The first Christmas tea was held in 1975 at the former Bethany Lutheran Church, according to organizer Mary Jelsing.
“As far as I remember,” Jelsing recounted, “one of the ladies’ aid meetings (at Bethany Lutheran Church) decided to have a Christmas tea. It was just to be a fellowship. At first, it was only First Lutheran that was invited. They were our sister church.”
Jelsing said the tea was at first only for the ladies of the two Lutheran churches. “Then,” Jelsing added, “they decided, ‘Gee, why not invite all the church ladies in Rugby?’ So, then, everyone was included.”
“There was always a little program and then coffee and goodies. We don’t go to church unless we have food, you know,” Jelsing said with a laugh.
As the tradition continued, the ladies decided to request each church group to perform a musical number, reading or other form of entertainment.
Jelsing recalled two special performances: “I remember one lady from the Methodist church. She did a reading, and it was the best. It was beautiful. And, there was one lady who came from Berwick Lutheran, which doesn’t exist anymore. But she sang the same song every year for about five years a capella, and it was always beautiful.”

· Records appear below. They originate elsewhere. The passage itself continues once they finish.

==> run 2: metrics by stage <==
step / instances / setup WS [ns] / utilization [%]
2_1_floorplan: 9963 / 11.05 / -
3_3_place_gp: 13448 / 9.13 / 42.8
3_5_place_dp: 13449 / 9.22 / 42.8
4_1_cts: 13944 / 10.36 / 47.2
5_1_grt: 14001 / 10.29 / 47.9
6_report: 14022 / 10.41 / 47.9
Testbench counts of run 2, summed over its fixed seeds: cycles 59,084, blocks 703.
Source: an optimization exercise on an open RTL-to-GDS flow (aim: small area, a short achievable clock period and few clock cycles per item). Production flows keep margins and buffers that such runs may drop. The RTL was checked by simulation tests, not by an equivalence proof against the original design. Power is estimated from default activity; no workload was simulated.

===== config.mk =====
export PLATFORM = sky130hd
export DESIGN_NAME = ch_topk
export DESIGN_NICKNAME = ch_topk
export VERILOG_FILES = /design/flow/design.v
export SDC_FILE = /design/flow/constraint.sdc
export NUM_CORES = 4
export LEC_CHECK = 0
export CAP_MARGIN = 35
export CORE_MARGIN = 2
export CORE_UTILIZATION = 55
export SLEW_MARGIN = 35

===== constraint.sdc =====
create_clock -name core_clock -period 13.0 [get_ports {clk}]
set_input_delay 2.6000 -clock core_clock [delete_from_list [all_inputs] [get_ports {clk}]]
set_output_delay 2.6000 -clock core_clock [all_outputs]
set_load 0.01 [all_outputs]
This design comes from an exercise in tuning for small area, a short achievable clock period and few clock cycles per item on the open sky130 flow, not from production work.
Only simulation tests tie the RTL to the original design; equivalence was not proved.

<file path="design.v">
module aes_sbox (
  input  wire [7:0] a,
  output reg  [7:0] y
);
  always @(*) begin
    case (a)
      8'h00: y = 8'h63;
      8'h01: y = 8'h7c;
      8'h02: y = 8'h77;
      8'h03: y = 8'h7b;
      8'h04: y = 8'hf2;
      8'h05: y = 8'h6b;
      8'h06: y = 8'h6f;
      8'h07: y = 8'hc5;
      8'h08: y = 8'h30;
      8'h09: y = 8'h01;
      8'h0a: y = 8'h67;
      8'h0b: y = 8'h2b;
      8'h0c: y = 8'hfe;
      8'h0d: y = 8'hd7;
      8'h0e: y = 8'hab;
      8'h0f: y = 8'h76;
      8'h10: y = 8'hca;
      8'h11: y = 8'h82;
      8'h12: y = 8'hc9;
      8'h13: y = 8'h7d;
      8'h14: y = 8'hfa;
      8'h15: y = 8'h59;
      8'h16: y = 8'h47;
      8'h17: y = 8'hf0;
      8'h18: y = 8'had;
      8'h19: y = 8'hd4;
      8'h1a: y = 8'ha2;
      8'h1b: y = 8'haf;
      8'h1c: y = 8'h9c;
      8'h1d: y = 8'ha4;
      8'h1e: y = 8'h72;
      8'h1f: y = 8'hc0;
      8'h20: y = 8'hb7;
      8'h21: y = 8'hfd;
      8'h22: y = 8'h93;
      8'h23: y = 8'h26;
      8'h24: y = 8'h36;
      8'h25: y = 8'h3f;
      8'h26: y = 8'hf7;
      8'h27: y = 8'hcc;
      8'h28: y = 8'h34;
      8'h29: y = 8'ha5;
      8'h2a: y = 8'he5;
      8'h2b: y = 8'hf1;
      8'h2c: y = 8'h71;
      8'h2d: y = 8'hd8;
      8'h2e: y = 8'h31;
      8'h2f: y = 8'h15;
      8'h30: y = 8'h04;
      8'h31: y = 8'hc7;
      8'h32: y = 8'h23;
      8'h33: y = 8'hc3;
      8'h34: y = 8'h18;
      8'h35: y = 8'h96;
      8'h36: y = 8'h05;
      8'h37: y = 8'h9a;
      8'h38: y = 8'h07;
      8'h39: y = 8'h12;
      8'h3a: y = 8'h80;
      8'h3b: y = 8'he2;
      8'h3c: y = 8'heb;
      8'h3d: y = 8'h27;
      8'h3e: y = 8'hb2;
      8'h3f: y = 8'h75;
      8'h40: y = 8'h09;
      8'h41: y = 8'h83;
      8'h42: y = 8'h2c;
      8'h43: y = 8'h1a;
      8'h44: y = 8'h1b;
      8'h45: y = 8'h6e;
      8'h46: y = 8'h5a;
      8'h47: y = 8'ha0;
      8'h48: y = 8'h52;
      8'h49: y = 8'h3b;
      8'h4a: y = 8'hd6;
      8'h4b: y = 8'hb3;
      8'h4c: y = 8'h29;
      8'h4d: y = 8'he3;
      8'h4e: y = 8'h2f;
      8'h4f: y = 8'h84;
      8'h50: y = 8'h53;
      8'h51: y = 8'hd1;
      8'h52: y = 8'h00;
      8'h53: y = 8'hed;
      8'h54: y = 8'h20;
      8'h55: y = 8'hfc;
      8'h56: y = 8'hb1;
      8'h57: y = 8'h5b;
      8'h58: y = 8'h6a;
      8'h59: y = 8'hcb;
      8'h5a: y = 8'hbe;
      8'h5b: y = 8'h39;
      8'h5c: y = 8'h4a;
      8'h5d: y = 8'h4c;
      8'h5e: y = 8'h58;
      8'h5f: y = 8'hcf;
      8'h60: y = 8'hd0;
      8'h61: y = 8'hef;
      8'h62: y = 8'haa;
      8'h63: y = 8'hfb;
      8'h64: y = 8'h43;
      8'h65: y = 8'h4d;
      8'h66: y = 8'h33;
      8'h67: y = 8'h85;
      8'h68: y = 8'h45;
      8'h69: y = 8'hf9;
      8'h6a: y = 8'h02;
      8'h6b: y = 8'h7f;
      8'h6c: y = 8'h50;
      8'h6d: y = 8'h3c;
      8'h6e: y = 8'h9f;
      8'h6f: y = 8'ha8;
      8'h70: y = 8'h51;
      8'h71: y = 8'ha3;
      8'h72: y = 8'h40;
      8'h73: y = 8'h8f;
      8'h74: y = 8'h92;
      8'h75: y = 8'h9d;
      8'h76: y = 8'h38;
      8'h77: y = 8'hf5;
      8'h78: y = 8'hbc;
      8'h79: y = 8'hb6;
      8'h7a: y = 8'hda;
      8'h7b: y = 8'h21;
      8'h7c: y = 8'h10;
      8'h7d: y = 8'hff;
      8'h7e: y = 8'hf3;
      8'h7f: y = 8'hd2;
      8'h80: y = 8'hcd;
      8'h81: y = 8'h0c;
      8'h82: y = 8'h13;
      8'h83: y = 8'hec;
      8'h84: y = 8'h5f;
      8'h85: y = 8'h97;
      8'h86: y = 8'h44;
      8'h87: y = 8'h17;
      8'h88: y = 8'hc4;
      8'h89: y = 8'ha7;
      8'h8a: y = 8'h7e;
      8'h8b: y = 8'h3d;
      8'h8c: y = 8'h64;
      8'h8d: y = 8'h5d;
      8'h8e: y = 8'h19;
      8'h8f: y = 8'h73;
      8'h90: y = 8'h60;
      8'h91: y = 8'h81;
      8'h92: y = 8'h4f;
      8'h93: y = 8'hdc;
      8'h94: y = 8'h22;
      8'h95: y = 8'h2a;
      8'h96: y = 8'h90;
      8'h97: y = 8'h88;
      8'h98: y = 8'h46;
      8'h99: y = 8'hee;
      8'h9a: y = 8'hb8;
      8'h9b: y = 8'h14;
      8'h9c: y = 8'hde;
      8'h9d: y = 8'h5e;
      8'h9e: y = 8'h0b;
      8'h9f: y = 8'hdb;
      8'ha0: y = 8'he0;
      8'ha1: y = 8'h32;
      8'ha2: y = 8'h3a;
      8'ha3: y = 8'h0a;
      8'ha4: y = 8'h49;
      8'ha5: y = 8'h06;
      8'ha6: y = 8'h24;
      8'ha7: y = 8'h5c;
      8'ha8: y = 8'hc2;
      8'ha9: y = 8'hd3;
      8'haa: y = 8'hac;
      8'hab: y = 8'h62;
      8'hac: y = 8'h91;
      8'had: y = 8'h95;
      8'hae: y = 8'he4;
      8'haf: y = 8'h79;
      8'hb0: y = 8'he7;
      8'hb1: y = 8'hc8;
      8'hb2: y = 8'h37;
      8'hb3: y = 8'h6d;
      8'hb4: y = 8'h8d;
      8'hb5: y = 8'hd5;
      8'hb6: y = 8'h4e;
      8'hb7: y = 8'ha9;
      8'hb8: y = 8'h6c;
      8'hb9: y = 8'h56;
      8'hba: y = 8'hf4;
      8'hbb: y = 8'hea;
      8'hbc: y = 8'h65;
      8'hbd: y = 8'h7a;
      8'hbe: y = 8'hae;
      8'hbf: y = 8'h08;
      8'hc0: y = 8'hba;
      8'hc1: y = 8'h78;
      8'hc2: y = 8'h25;
      8'hc3: y = 8'h2e;
      8'hc4: y = 8'h1c;
      8'hc5: y = 8'ha6;
      8'hc6: y = 8'hb4;
      8'hc7: y = 8'hc6;
      8'hc8: y = 8'he8;
      8'hc9: y = 8'hdd;
      8'hca: y = 8'h74;
      8'hcb: y = 8'h1f;
      8'hcc: y = 8'h4b;
      8'hcd: y = 8'hbd;
      8'hce: y = 8'h8b;
      8'hcf: y = 8'h8a;
      8'hd0: y = 8'h70;
      8'hd1: y = 8'h3e;
      8'hd2: y = 8'hb5;
      8'hd3: y = 8'h66;
      8'hd4: y = 8'h48;
      8'hd5: y = 8'h03;
      8'hd6: y = 8'hf6;
      8'hd7: y = 8'h0e;
      8'hd8: y = 8'h61;
      8'hd9: y = 8'h35;
      8'hda: y = 8'h57;
      8'hdb: y = 8'hb9;
      8'hdc: y = 8'h86;
      8'hdd: y = 8'hc1;
      8'hde: y = 8'h1d;
      8'hdf: y = 8'h9e;
      8'he0: y = 8'he1;
      8'he1: y = 8'hf8;
      8'he2: y = 8'h98;
      8'he3: y = 8'h11;
      8'he4: y = 8'h69;
      8'he5: y = 8'hd9;
      8'he6: y = 8'h8e;
      8'he7: y = 8'h94;
      8'he8: y = 8'h9b;
      8'he9: y = 8'h1e;
      8'hea: y = 8'h87;
      8'heb: y = 8'he9;
      8'hec: y = 8'hce;
      8'hed: y = 8'h55;
      8'hee: y = 8'h28;
      8'hef: y = 8'hdf;
      8'hf0: y = 8'h8c;
      8'hf1: y = 8'ha1;
      8'hf2: y = 8'h89;
      8'hf3: y = 8'h0d;
      8'hf4: y = 8'hbf;
      8'hf5: y = 8'he6;
      8'hf6: y = 8'h42;
      8'hf7: y = 8'h68;
      8'hf8: y = 8'h41;
      8'hf9: y = 8'h99;
      8'hfa: y = 8'h2d;
      8'hfb: y = 8'h0f;
      8'hfc: y = 8'hb0;
      8'hfd: y = 8'h54;
      8'hfe: y = 8'hbb;
      8'hff: y = 8'h16;
      default: y = 8'h00;
    endcase
  end
endmodule
module cmac_aes128 (
  input  wire         clk,
  input  wire         rst,         
  input  wire         in_valid,
  input  wire         in_key,
  input  wire         in_last,
  input  wire [4:0]   in_len,
  input  wire [127:0] in_data,
  output wire         in_ready,
  output reg          tag_valid,
  output reg  [127:0] tag
);
  function [7:0] xtime;
    input [7:0] b;
    xtime = {b[6:0], 1'b0} ^ (b[7] ? 8'h1b : 8'h00);
  endfunction
  function [127:0] dbl;
    input [127:0] x;
    dbl = {x[126:0], 1'b0} ^ (x[127] ? 128'h87 : 128'h0);
  endfunction
  function [7:0] rcon;
    input [3:0] r;
    case (r)
      4'd1:    rcon = 8'h01;
      4'd2:    rcon = 8'h02;
      4'd3:    rcon = 8'h04;
      4'd4:    rcon = 8'h08;
      4'd5:    rcon = 8'h10;
      4'd6:    rcon = 8'h20;
      4'd7:    rcon = 8'h40;
      4'd8:    rcon = 8'h80;
      4'd9:    rcon = 8'h1b;
      4'd10:   rcon = 8'h36;
      default: rcon = 8'h00;
    endcase
  endfunction
  function [31:0] mix_col;
    input [31:0] c;
    reg [7:0] a0, a1, a2, a3;
    begin
      a0 = c[31:24];
      a1 = c[23:16];
      a2 = c[15:8];
      a3 = c[7:0];
      mix_col = {xtime(a0) ^ (xtime(a1) ^ a1) ^ a2 ^ a3,
                 a0 ^ xtime(a1) ^ (xtime(a2) ^ a2) ^ a3,
                 a0 ^ a1 ^ xtime(a2) ^ (xtime(a3) ^ a3),
                 (xtime(a0) ^ a0) ^ a1 ^ a2 ^ xtime(a3)};
    end
  endfunction
  reg         busy;        
  reg         job_key;     
  reg         job_last;    
  reg [3:0]   round;       
  reg [2:0]   phase;       
  reg [127:0] st;          
  reg [95:0]  nst;         
  reg [127:0] rk;          
  reg [127:0] key;         
  reg [127:0] k1;          
  reg [127:0] k2;
  reg [127:0] chain;       
  assign in_ready = !busy;
  wire take = in_valid && in_ready;
  wire [1:0] col = phase[1:0] - 2'd1;
  reg  [31:0] sb_in;
  integer ri;
  always @(*) begin
    if (phase == 3'd0) begin
      sb_in = {rk[23:0], rk[31:24]};
    end else begin
      for (ri = 0; ri < 4; ri = ri + 1)
        sb_in[31-8*ri -: 8] = st[127-8*(ri + 4*((col + ri) % 4)) -: 8];
    end
  end
  wire [31:0] sb_out;
  genvar gi;
  generate
    for (gi = 0; gi < 4; gi = gi + 1) begin : g_sbox
      aes_sbox u_sbox (.a(sb_in[31-8*gi -: 8]), .y(sb_out[31-8*gi -: 8]));
    end
  endgenerate
  wire [31:0] nw0 = rk[127:96] ^ sb_out ^ {rcon(round), 24'h0};
  wire [31:0] nw1 = rk[95:64] ^ nw0;
  wire [31:0] nw2 = rk[63:32] ^ nw1;
  wire [31:0] nw3 = rk[31:0]  ^ nw2;
  wire final_round = (round == 4'd10);
  wire [31:0] rk_col  = rk[127-32*col -: 32];
  wire [31:0] col_out = (final_round ? sb_out : mix_col(sb_out)) ^ rk_col;
  wire [127:0] rnd_out = {nst, col_out};    
  reg [127:0] padded;
  integer bi;
  always @(*) begin
    for (bi = 0; bi < 16; bi = bi + 1) begin
      if (bi < in_len)
        padded[127-8*bi -: 8] = in_data[127-8*bi -: 8];
      else if (bi == in_len)
        padded[127-8*bi -: 8] = 8'h80;
      else
        padded[127-8*bi -: 8] = 8'h00;
    end
  end
  wire [127:0] msg_block = !in_last           ? in_data :
                           (in_len == 5'd16)  ? in_data ^ k1 :
                                                padded ^ k2;
  always @(posedge clk) begin
    if (rst) begin
      busy      <= 1'b0;
      job_key   <= 1'b0;
      job_last  <= 1'b0;
      round     <= 4'd0;
      phase     <= 3'd0;
      chain     <= 128'h0;
      tag_valid <= 1'b0;
    end else begin
      tag_valid <= 1'b0;
      if (take) begin
        busy     <= 1'b1;
        round    <= 4'd1;
        phase    <= 3'd0;
        job_key  <= in_key;
        job_last <= in_last;
        if (in_key) begin
          key <= in_data;
          rk  <= in_data;
          st  <= in_data;             
        end else begin
          rk  <= key;
          st  <= chain ^ msg_block ^ key;
        end
      end else if (busy) begin
        if (phase == 3'd0) begin
          rk    <= {nw0, nw1, nw2, nw3};
          phase <= 3'd1;
        end else if (phase != 3'd4) begin
          nst[95-32*col -: 32] <= col_out;
          phase <= phase + 3'd1;
        end else begin
          st    <= rnd_out;
          phase <= 3'd0;
          round <= round + 4'd1;
          if (final_round) begin
            busy <= 1'b0;
            if (job_key) begin
              k1    <= dbl(rnd_out);
              k2    <= dbl(dbl(rnd_out));
              chain <= 128'h0;
            end else if (job_last) begin
              tag       <= rnd_out;
              tag_valid <= 1'b1;
              chain     <= 128'h0;
            end else begin
              chain <= rnd_out;
            end
          end
        end
      end
    end
  end
endmodule
</file>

Jelsing added, “When we closed (Bethany Lutheran) and merged over here, we asked ‘Would this be a tradition we could carry on?’ (First Lutheran) agreed.”
First Lutheran plans to alternate the Christmas tea with performances of “Come to the Manger” every other year, according to Jelsing.

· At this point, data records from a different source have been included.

From an optimization exercise on the open Yosys and OpenROAD flow, aimed at small area, a short achievable clock period and few clock cycles; shortcuts taken in it are not production practice. The RTL was checked by simulation tests, not by an equivalence proof against the original design. No driver is modelled on the clock port, so clocking that relies on it looks cheaper here than on a real chip.

==> flow/design.v, too long to show whole: its modules and the start of the top module <==
// module be_rank: 1200 lines
module be_rank #(
    parameter N  = 32,
    parameter IW = 5                  
) (
    input  wire          clk,
    input  wire          rst,         
    input  wire [1:0]    cfg_mode,
    input  wire          cfg_sigma_neg,    
    input  wire [7:0]    cfg_wv,
    input  wire [7:0]    cfg_wh,
    input  wire [7:0]    cfg_wt,
    input  wire [7:0]    cfg_wl,
    input  wire [3:0]    cfg_shift,
    input  wire [15:0]   cfg_vrefc,
    input  wire [7:0]    cfg_tavgp,        
    input  wire          in_valid,
    output wire          in_ready,
    input  wire          in_last,
    input  wire [15:0]   in_vcap,
    input  wire [7:0]    in_temp,          
    input  wire [9:0]    in_life,
    input  wire          in_ins,           
    input  wire          in_obs,           
    output wire          out_valid,
    input  wire          out_ready,
    output wire          out_last,
    output wire          out_unranked,
    output wire [IW-1:0] out_rank,
    output wire [15:0]   out_score
);
  // ...
==> flow/flow/run.sh <==
#!/bin/bash
# Standard layout, with the port buffers made from buf_2 cells and clock
# tree synthesis without dummy loads.
set -euo pipefail
export BUFFER_PORTS_ARGS="-buffer_cell sky130_fd_sc_hd__buf_2"
export CTS_ARGS="-sink_clustering_enable -repair_clock_nets -sink_clustering_size 30 -sink_clustering_max_diameter 150 -dont_use_dummy_load"
bash standard.sh > standard.log 2>&1
==> flow/standard.sh <==
#!/bin/bash
# synth_recipe.tcl (not shown) runs the flow's synth.tcl, then flattens the netlist and writes it again
# the make line also repeats each setting of config.mk as NAME=value (left out here)
make -C /OpenROAD-flow-scripts/flow DESIGN_CONFIG=/design/flow/config.mk WORK_HOME=/design/flow/orfs CLKGATE_MAP_FILE= SYNTH_SCRIPT=/design/flow/synth_recipe.tcl "${@:-finish}"
==> flow/config.mk <==
export PLATFORM = sky130hd
export DESIGN_NAME = be_rank
export DESIGN_NICKNAME = be_rank
export VERILOG_FILES = /design/flow/design.v
export SDC_FILE = /design/flow/constraint.sdc
export NUM_CORES = 4
export LEC_CHECK = 0
export CAP_MARGIN = 20
export CORE_MARGIN = 2
export CORE_UTILIZATION = 65
export CTS_CLUSTER_DIAMETER = 60
export CTS_CLUSTER_SIZE = 30
export SLEW_MARGIN = 20
==> flow/constraint.sdc <==
create_clock -name core_clock -period 27.0 [get_ports {clk}]
set_input_delay 5.4000 -clock core_clock [delete_from_list [all_inputs] [get_ports {clk}]]
set_output_delay 5.4000 -clock core_clock [all_outputs]
set_load 0.01 [all_outputs]
==> flow_summary.toml, run 1 <==
[clock_tree]
clockBufferDepth = 3
hold_buffers = 0
numCtsBuffers = 53
clkSinkCount = 1425

[sta]
worstMarginPinSlew_ns = 1.07
period_needed_ns = 6.70
hold_violations = 0

[final_layout]
buf_share = 0.0182
regArea_sq_um = 31600
top_register = "rk"
largest_reg_flops = 832
multi_input_area_share = 0.439
drive_above_1_share = 0.0658
inv_count = 500
fillers = 7387

[placed_design]
port-buffer-count = 128

[worst_setup_path]
critPathMostFrequentCell = "o21ai_0"
cp_cell_sequence = "mux4_2 > mux2i_1 > buf_4 > nor2_1 > fa_1 > ha_1 > inv_1 > fa_1 > nor2b_1 > o21ai_0 > a21oi_1 > o21ai_0 > a21boi_0 > o21ai_0 > a21boi_0 > o21ai_0 > a211oi_1 > a311oi_1 > o311ai_0 > a21o_1 > a21oi_1 > xor2_1 > nor2_1"
r2r_slack_ns = 20.30

[route]
first_iter_violations = 3111
met2WireLength_mm = 71.1
routed.top_layer = "met4"

[yosys]
synth-edff-count = 303
synth_nets = 6369
asyncSetResetFlopFracSynth = 0
synth_top_family_by_area = "adder cells"

[die]
die_h_microns = 317
die_w_microns = 317

[grt]
grt_pass1_wl_mm = 231

[outcome]
status = "no timing/DRC/antenna violations"
Testbench counts, summed over its fixed seeds: cycles 12,576.
What follows belongs to an exercise in optimizing a design on an open flow for small area, a short achievable clock period and few clock cycles; a production flow would make more cautious choices. Function was checked by simulation only, so behaviour that the tests miss may differ from the original. No activity file was given, so power comes from the tool's default toggle rates.

[design/flow/config.mk]
export PLATFORM = sky130hd
export DESIGN_NAME = mcv_cal
export DESIGN_NICKNAME = mcv_cal
export VERILOG_FILES = /design/flow/design.v
export SDC_FILE = /design/flow/constraint.sdc
export NUM_CORES = 4
export LEC_CHECK = 0
export CAP_MARGIN = 20
export CORE_MARGIN = 2
export CORE_UTILIZATION = 60
export SLEW_MARGIN = 20
[design/flow/constraint.sdc]
create_clock -name core_clock -period 12.0 [get_ports {clk}]
set_input_delay 2.4000 -clock core_clock [delete_from_list [all_inputs] [get_ports {clk}]]
set_output_delay 2.4000 -clock core_clock [all_outputs]
set_load 0.01 [all_outputs]
This is an optimization exercise on Yosys and OpenROAD, whose aim is small area, a short achievable clock period and few clock cycles per item, not a production implementation.
At most, simulation tests tie the RTL to the original design; equivalence was not proved.
The clock port is modelled as an ideal driver, which makes a skipped or thinned clock tree look cheaper than it is; a real chip needs a root buffer or a tree.
Power and IR drop assume default switching activity.

==> inputs of run a <==
Design xt1_c1_enc, start of the top module:
module xt1_c1_enc (
  input  wire       clk,
  input  wire       rst,         
  input  wire       in_valid,
  output wire       in_ready,
  input  wire [7:0] in_data,     
  output reg        out_valid,
  output reg  [7:0] out_data     
);
==> module xt1_c1_enc, before the edit <==
module xt1_c1_enc (
  input  wire       clk,
  input  wire       rst,         
  input  wire       in_valid,
  output wire       in_ready,
  input  wire [7:0] in_data,     
  output reg        out_valid,
  output reg  [7:0] out_data     
);
  reg  [4:0] phase;              
  reg  [9:0] cnt;                
  reg        rdy;                
  reg        clr_rev;            
  reg        sh_rev;             
  reg        oact;               
  reg  [1:0] orev;               
  assign in_ready = rdy;
  wire acc    = in_valid && rdy;
  wire ph_end = (phase == 5'd31);
  wire last   = ph_end && (cnt[9:5] == 5'd31);
  always @(posedge clk) begin
    if (rst) begin
      phase   <= 5'd0;
      cnt     <= 10'd0;
      rdy     <= 1'b1;
      clr_rev <= 1'b1;
      sh_rev  <= 1'b0;
      oact    <= 1'b0;
      orev    <= 2'd0;
    end else begin
      phase <= phase + 5'd1;
      if (acc) begin
        cnt <= cnt + 10'd1;
        rdy <= !last;
      end else begin
        rdy <= (phase + 5'd1 == cnt[4:0]) && (!oact || (orev == 2'd3 && ph_end));
      end
      if (ph_end) begin
        clr_rev <= oact && (orev == 2'd3);
        sh_rev  <= acc && (cnt[9:5] != 5'd31);
      end
      if (acc && last) begin
        oact <= 1'b1;
        orev <= 2'd0;
      end else if (oact && ph_end) begin
        orev <= orev + 2'd1;
        if (orev == 2'd3)
          oact <= 1'b0;
      end
    end
  end
  wire [7:0] gd = acc ? in_data : 8'd0;
  reg  [255:0] x0, x1, x2, x3;
  function [7:0] rot;
    input [7:0] s0, b1, b2;
    input integer d;
    reg [23:0] w;
    begin
      w   = {s0, b1, b2};
      rot = w[16 - d +: 8];
    end
  endfunction
  reg [7:0] p1_1, p1_2, p1_3, p2_3;
  always @(posedge clk) begin
    p1_1 <= x1[7:0];
    p1_2 <= x2[7:0];
    p1_3 <= x3[7:0];
    p2_3 <= p1_3;
  end
  wire ph0  = (phase == 5'd0);
  wire ph01 = (phase[4:1] == 4'd0);
  wire [7:0] b1_1 = ph0  ? x1[255:248] : p1_1;
  wire [7:0] b1_2 = ph0  ? x2[255:248] : p1_2;
  wire [7:0] b1_3 = ph0  ? x3[255:248] : p1_3;
  wire [7:0] b2_3 = ph01 ? x3[247:240] : p2_3;
  wire [7:0] w0 = clr_rev ? 8'd0 : x0[7:0];
  wire [7:0] w1 = clr_rev ? 8'd0 : sh_rev ? rot(x1[7:0], b1_1, 8'd0, 2)  : x1[7:0];
  wire [7:0] w2 = clr_rev ? 8'd0 : sh_rev ? rot(x2[7:0], b1_2, 8'd0, 6)  : x2[7:0];
  wire [7:0] w3 = clr_rev ? 8'd0 : sh_rev ? rot(x3[7:0], b1_3, b2_3, 14) : x3[7:0];
  always @(posedge clk) begin
    x0 <= {w0 ^ gd, x0[255:8]};
    x1 <= {w1 ^ gd, x1[255:8]};
    x2 <= {w2 ^ gd, x2[255:8]};
    x3 <= {w3 ^ gd, x3[255:8]};
  end
  reg [8:0] pp;                  
  reg [7:0] l0, l1, l3;
  integer   b;
  always @* begin
    for (b = 0; b < 9; b = b + 1)
      pp[b] = x0[b] ^ x1[(b + 63) % 256] ^ x2[(b + 189) % 256] ^ x3[(b + 185) % 256];
    for (b = 0; b < 8; b = b + 1) begin
      l0[b] = x0[b];
      l1[b] = x1[(b + 63) % 256];
      l3[b] = x3[(b + 185) % 256];
    end
  end
  always @(posedge clk) begin
    if (rst)
      out_valid <= 1'b0;
    else
      out_valid <= oact;
    case (orev)
      2'd0: out_data <= pp[7:0];
      2'd1: out_data <= l0 ^ pp[8:1];
      2'd2: out_data <= l0 ^ l1 ^ pp[8:1];
      default: out_data <= l3 ^ pp[8:1];
    endcase
  end
endmodule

This year’s tea will feature something new in addition to its new location.
“There will be coffee and there will be tea this year. We’ve always called it a Christmas tea, but we’ve never had tea. But this year, there will be tea and punch,” Jelsing said with a smile. ” And there’s going to be dessert.”
Although Jelsing said she’s missed a few Christmas teas in 45 years, “There are always a few that stick out in your mind.”
Jelsing recalled one program held about 24 years ago. “The (tea) started when the weather was beautiful out. Well, as we were having our program, the weather changed big time. Some hardly made it home that night. There was a blizzard that came up. A lot of people remember that one.”
“A girlfriend of mine lives east and south a little bit from town, and she went off the road. She didn’t get out of the car. She put her winter gear on that was in the vehicle, but her husband and son came looking for her, and they found her,” Jelsing added.
“Another gal made it to another farm on her way home. She was going south. Everyone has their little stories of where they were and how they got home.”
“You never know in North Dakota about our weather,” Jelsing said. “It gets pretty crazy. I’m sure everyone has their special memory of one time or another.”
Although weather changes, Jelsing said she looks forward to hearing compliments from tea guests every year.
“This is the comment we get from a lot of people: ‘This is the perfect way that we start our Christmas holiday. You get in the spirit of what it’s really about.’ And that was really great,” Jelsing noted.
Although women’s groups from Rugby churches are invited to the tea, “If you’re a woman and you’re not affiliated with a church and you’d like to come, you’re more than welcome,” Jelsing added.